**Work order**
For the listing below, print exactly the lines from the line with "met3: 0.12 / 0 / 0.0285" to the line with "0.0000845 | 0.000757 |", both included, and nothing beyond them.

**Given records**
= Beginning of Section =
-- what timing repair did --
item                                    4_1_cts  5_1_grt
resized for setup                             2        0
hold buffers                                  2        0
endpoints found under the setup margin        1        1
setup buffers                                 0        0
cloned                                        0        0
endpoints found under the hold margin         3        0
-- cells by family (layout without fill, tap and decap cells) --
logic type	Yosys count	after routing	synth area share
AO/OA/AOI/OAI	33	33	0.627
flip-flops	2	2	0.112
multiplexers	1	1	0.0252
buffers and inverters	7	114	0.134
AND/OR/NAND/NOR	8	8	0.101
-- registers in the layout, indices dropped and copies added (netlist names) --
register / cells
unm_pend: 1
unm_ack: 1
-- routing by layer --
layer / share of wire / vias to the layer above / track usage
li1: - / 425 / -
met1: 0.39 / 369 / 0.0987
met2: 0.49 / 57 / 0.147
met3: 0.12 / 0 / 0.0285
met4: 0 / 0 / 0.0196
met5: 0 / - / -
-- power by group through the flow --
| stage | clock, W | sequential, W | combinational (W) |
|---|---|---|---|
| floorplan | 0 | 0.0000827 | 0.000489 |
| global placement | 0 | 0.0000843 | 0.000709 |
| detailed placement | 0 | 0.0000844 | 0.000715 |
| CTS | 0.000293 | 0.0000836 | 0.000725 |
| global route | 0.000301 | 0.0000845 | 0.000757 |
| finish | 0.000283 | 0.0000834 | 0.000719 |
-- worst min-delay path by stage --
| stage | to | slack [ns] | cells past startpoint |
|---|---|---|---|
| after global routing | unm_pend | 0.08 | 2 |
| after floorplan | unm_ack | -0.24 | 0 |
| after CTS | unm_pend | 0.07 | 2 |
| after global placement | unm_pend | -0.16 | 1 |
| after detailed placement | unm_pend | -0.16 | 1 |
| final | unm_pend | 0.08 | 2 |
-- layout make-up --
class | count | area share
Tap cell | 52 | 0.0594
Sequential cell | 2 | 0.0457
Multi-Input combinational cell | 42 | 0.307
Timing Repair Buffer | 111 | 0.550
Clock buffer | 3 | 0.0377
= End of Section =
**Answer section**
met3: 0.12 / 0 / 0.0285
met4: 0 / 0 / 0.0196
met5: 0 / - / -
-- power by group through the flow --
| stage | clock, W | sequential, W | combinational (W) |
|---|---|---|---|
| floorplan | 0 | 0.0000827 | 0.000489 |
| global placement | 0 | 0.0000843 | 0.000709 |
| detailed placement | 0 | 0.0000844 | 0.000715 |
| CTS | 0.000293 | 0.0000836 | 0.000725 |
| global route | 0.000301 | 0.0000845 | 0.000757 |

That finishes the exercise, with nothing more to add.